• _WHAT THE TASK ASKS_
Restate the data that follows exactly as it stands, beginning with the first line and ending with the line that contains "export DETAILED_ROUTE_END_ITERATION = 8".

(Data records)
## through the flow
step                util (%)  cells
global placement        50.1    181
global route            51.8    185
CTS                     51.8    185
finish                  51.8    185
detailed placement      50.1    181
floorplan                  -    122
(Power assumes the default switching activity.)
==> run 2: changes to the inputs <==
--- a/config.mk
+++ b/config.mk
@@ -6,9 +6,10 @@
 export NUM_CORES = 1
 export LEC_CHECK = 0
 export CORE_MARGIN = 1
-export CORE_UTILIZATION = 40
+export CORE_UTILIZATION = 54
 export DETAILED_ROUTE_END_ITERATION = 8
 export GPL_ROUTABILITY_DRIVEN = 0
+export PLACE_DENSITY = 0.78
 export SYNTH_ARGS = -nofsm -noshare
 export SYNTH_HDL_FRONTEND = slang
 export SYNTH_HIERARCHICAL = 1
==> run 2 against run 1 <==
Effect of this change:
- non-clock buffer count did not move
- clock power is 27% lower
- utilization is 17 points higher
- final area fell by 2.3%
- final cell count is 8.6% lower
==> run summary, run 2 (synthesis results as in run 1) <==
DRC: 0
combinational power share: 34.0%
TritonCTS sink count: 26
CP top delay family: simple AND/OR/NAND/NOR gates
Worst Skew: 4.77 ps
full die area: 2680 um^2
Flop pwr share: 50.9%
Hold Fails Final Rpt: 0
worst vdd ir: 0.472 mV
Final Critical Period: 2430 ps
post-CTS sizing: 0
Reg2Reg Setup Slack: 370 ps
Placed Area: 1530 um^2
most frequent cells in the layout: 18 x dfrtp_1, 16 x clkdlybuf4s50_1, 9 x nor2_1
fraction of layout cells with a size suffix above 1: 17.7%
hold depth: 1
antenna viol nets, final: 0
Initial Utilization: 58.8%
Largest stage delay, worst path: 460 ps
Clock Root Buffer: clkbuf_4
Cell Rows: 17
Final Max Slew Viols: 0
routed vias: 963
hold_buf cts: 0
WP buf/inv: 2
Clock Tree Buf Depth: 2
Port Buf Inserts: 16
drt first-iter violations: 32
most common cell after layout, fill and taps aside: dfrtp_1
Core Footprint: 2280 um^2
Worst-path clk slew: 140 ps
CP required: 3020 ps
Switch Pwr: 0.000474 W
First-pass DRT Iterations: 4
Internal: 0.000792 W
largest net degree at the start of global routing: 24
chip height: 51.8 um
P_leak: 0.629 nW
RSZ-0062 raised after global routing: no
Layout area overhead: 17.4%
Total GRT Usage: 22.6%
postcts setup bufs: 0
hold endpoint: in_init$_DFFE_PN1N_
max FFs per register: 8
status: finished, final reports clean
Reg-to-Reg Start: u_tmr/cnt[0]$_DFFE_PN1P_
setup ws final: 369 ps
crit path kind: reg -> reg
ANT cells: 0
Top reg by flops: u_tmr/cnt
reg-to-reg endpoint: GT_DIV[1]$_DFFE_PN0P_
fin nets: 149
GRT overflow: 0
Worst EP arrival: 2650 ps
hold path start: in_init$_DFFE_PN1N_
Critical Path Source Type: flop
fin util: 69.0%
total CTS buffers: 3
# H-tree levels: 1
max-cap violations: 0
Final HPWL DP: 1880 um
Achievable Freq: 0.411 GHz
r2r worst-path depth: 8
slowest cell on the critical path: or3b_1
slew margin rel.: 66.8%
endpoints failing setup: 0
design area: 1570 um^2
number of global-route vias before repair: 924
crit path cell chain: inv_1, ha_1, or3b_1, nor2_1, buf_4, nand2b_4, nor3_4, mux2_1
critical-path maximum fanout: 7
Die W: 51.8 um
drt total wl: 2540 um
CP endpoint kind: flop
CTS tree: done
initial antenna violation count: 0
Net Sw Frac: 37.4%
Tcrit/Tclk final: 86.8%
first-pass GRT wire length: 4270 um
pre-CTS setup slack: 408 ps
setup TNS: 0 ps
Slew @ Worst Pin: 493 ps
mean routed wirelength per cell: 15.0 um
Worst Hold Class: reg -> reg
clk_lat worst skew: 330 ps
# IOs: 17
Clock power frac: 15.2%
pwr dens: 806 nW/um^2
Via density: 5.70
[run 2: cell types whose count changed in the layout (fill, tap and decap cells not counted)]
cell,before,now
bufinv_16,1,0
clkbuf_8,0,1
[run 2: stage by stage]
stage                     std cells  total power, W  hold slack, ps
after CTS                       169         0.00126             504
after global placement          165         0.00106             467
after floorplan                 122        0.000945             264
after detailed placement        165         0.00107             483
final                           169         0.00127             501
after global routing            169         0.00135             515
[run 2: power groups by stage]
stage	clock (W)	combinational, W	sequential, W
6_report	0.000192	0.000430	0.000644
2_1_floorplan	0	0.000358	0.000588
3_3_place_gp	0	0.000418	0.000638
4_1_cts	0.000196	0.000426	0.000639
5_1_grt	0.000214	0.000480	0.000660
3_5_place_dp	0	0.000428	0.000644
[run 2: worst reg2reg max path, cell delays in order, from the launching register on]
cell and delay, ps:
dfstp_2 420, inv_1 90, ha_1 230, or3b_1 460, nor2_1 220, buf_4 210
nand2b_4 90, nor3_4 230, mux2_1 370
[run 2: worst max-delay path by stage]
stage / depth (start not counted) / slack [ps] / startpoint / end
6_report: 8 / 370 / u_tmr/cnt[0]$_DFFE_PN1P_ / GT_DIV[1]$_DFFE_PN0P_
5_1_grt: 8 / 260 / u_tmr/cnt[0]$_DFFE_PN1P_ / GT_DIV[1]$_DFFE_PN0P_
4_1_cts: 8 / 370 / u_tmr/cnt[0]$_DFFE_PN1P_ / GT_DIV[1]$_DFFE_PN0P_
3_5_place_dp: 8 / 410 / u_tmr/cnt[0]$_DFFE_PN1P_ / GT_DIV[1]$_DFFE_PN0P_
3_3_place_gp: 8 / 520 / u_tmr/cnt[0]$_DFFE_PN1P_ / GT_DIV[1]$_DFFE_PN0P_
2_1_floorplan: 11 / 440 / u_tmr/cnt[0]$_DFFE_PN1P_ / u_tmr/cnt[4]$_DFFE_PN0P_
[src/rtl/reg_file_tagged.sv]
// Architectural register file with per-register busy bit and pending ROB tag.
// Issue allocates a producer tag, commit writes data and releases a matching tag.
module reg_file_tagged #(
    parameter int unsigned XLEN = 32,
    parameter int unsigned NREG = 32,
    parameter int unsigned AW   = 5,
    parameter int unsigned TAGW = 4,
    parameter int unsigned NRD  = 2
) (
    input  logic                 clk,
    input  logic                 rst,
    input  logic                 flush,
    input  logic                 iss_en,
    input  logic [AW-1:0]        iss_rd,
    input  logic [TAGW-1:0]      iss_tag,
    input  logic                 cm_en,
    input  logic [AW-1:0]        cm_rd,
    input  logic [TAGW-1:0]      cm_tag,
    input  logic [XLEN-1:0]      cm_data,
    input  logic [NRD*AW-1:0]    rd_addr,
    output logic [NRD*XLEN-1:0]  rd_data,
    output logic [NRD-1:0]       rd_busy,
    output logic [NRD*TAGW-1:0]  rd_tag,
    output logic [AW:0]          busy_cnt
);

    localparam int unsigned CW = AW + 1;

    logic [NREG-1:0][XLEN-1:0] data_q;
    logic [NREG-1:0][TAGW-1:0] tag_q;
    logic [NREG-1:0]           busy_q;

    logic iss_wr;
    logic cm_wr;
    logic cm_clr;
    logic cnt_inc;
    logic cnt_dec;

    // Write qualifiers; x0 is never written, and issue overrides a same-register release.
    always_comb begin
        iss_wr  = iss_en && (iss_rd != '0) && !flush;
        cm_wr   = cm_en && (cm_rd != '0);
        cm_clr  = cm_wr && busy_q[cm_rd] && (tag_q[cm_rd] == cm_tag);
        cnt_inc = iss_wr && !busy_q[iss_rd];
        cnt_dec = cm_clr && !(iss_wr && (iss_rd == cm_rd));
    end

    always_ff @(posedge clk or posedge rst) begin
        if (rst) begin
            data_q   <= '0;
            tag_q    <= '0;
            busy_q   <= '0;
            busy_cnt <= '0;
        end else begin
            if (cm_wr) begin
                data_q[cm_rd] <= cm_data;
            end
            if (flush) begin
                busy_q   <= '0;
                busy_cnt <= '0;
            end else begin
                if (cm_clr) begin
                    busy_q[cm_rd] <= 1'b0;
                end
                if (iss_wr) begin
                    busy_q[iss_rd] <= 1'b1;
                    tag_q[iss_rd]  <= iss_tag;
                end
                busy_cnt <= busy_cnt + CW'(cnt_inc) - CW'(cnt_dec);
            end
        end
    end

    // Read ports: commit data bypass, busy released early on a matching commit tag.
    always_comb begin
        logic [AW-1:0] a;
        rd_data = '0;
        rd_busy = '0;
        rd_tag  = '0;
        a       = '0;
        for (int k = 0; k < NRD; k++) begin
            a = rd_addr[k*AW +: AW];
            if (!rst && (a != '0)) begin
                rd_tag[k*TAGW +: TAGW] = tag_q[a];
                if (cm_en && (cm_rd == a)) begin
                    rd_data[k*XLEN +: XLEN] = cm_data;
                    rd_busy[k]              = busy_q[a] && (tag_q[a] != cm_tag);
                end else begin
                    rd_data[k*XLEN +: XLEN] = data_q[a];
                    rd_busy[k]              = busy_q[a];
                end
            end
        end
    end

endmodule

• _RESULT_
## through the flow
step                util (%)  cells
global placement        50.1    181
global route            51.8    185
CTS                     51.8    185
finish                  51.8    185
detailed placement      50.1    181
floorplan                  -    122
(Power assumes the default switching activity.)
==> run 2: changes to the inputs <==
--- a/config.mk
+++ b/config.mk
@@ -6,9 +6,10 @@
 export NUM_CORES = 1
 export LEC_CHECK = 0
 export CORE_MARGIN = 1
-export CORE_UTILIZATION = 40
+export CORE_UTILIZATION = 54
 export DETAILED_ROUTE_END_ITERATION = 8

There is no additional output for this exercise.